Provided records -

--------------------------------

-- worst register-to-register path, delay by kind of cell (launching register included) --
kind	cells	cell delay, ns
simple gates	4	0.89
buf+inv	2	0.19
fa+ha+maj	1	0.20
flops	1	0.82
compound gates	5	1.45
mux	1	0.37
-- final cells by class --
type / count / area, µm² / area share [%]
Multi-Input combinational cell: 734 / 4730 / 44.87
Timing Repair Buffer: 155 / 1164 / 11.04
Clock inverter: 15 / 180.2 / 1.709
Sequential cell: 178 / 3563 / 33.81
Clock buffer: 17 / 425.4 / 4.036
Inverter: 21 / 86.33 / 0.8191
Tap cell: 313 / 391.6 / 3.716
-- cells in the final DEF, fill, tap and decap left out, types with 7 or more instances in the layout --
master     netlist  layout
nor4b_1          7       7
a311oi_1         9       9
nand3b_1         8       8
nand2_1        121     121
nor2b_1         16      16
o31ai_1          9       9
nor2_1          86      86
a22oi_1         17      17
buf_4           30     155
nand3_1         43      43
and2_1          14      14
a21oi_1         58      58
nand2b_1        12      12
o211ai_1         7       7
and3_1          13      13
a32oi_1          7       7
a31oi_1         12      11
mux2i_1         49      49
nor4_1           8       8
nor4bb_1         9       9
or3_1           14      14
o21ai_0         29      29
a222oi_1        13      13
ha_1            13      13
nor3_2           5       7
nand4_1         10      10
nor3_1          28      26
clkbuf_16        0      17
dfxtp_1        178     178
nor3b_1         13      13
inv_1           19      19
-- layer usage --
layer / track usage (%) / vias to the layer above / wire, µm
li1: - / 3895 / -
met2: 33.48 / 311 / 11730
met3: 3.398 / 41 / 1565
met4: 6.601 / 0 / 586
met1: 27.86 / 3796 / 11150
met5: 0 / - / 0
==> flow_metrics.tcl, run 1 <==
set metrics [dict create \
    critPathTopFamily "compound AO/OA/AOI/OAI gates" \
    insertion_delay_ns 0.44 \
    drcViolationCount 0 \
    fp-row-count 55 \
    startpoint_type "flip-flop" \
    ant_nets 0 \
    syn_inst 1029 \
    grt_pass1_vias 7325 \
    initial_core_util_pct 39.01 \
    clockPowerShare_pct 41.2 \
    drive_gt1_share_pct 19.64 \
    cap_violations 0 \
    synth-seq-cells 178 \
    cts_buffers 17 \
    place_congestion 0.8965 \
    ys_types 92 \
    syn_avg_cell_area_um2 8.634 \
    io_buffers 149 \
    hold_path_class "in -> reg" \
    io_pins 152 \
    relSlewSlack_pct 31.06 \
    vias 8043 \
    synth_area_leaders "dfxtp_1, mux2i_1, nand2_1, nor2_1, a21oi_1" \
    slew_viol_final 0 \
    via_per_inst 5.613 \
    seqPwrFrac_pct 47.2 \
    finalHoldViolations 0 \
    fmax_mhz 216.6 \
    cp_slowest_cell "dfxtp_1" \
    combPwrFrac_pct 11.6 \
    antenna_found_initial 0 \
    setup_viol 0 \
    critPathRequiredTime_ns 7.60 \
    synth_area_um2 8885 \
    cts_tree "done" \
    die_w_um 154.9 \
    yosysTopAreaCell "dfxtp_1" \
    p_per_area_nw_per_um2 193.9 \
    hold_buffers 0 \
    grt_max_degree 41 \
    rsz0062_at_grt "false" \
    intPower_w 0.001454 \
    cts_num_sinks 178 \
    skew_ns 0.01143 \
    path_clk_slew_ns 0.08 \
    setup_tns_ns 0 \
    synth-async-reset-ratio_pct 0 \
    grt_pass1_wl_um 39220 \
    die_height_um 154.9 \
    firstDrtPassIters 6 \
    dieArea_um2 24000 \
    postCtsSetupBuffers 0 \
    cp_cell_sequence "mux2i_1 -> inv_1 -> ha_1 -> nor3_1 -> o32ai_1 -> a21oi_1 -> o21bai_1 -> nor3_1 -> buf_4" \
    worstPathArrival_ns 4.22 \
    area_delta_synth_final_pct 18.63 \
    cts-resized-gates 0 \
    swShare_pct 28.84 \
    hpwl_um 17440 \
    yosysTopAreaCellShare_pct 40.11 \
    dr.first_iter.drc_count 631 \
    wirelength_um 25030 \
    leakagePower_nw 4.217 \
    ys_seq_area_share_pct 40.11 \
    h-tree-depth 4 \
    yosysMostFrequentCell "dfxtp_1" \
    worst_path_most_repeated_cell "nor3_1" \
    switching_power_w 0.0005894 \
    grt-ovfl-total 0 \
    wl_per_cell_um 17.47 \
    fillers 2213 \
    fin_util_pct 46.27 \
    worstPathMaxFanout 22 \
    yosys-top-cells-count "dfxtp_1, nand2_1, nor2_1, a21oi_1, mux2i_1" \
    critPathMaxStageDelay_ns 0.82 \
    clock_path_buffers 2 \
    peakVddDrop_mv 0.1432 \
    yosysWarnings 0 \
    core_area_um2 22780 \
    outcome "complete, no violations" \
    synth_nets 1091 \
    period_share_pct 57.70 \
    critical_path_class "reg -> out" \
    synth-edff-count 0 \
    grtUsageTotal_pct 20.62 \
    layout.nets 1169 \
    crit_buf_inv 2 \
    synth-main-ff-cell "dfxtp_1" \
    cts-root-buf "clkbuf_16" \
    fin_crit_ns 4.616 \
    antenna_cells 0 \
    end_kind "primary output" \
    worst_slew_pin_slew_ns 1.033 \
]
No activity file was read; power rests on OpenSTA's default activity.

--------------------------------

Select every line of the material above holding the word "gates" and copy it.

simple gates	4	0.89
compound gates	5	1.45
    critPathTopFamily "compound AO/OA/AOI/OAI gates" \
    cts-resized-gates 0 \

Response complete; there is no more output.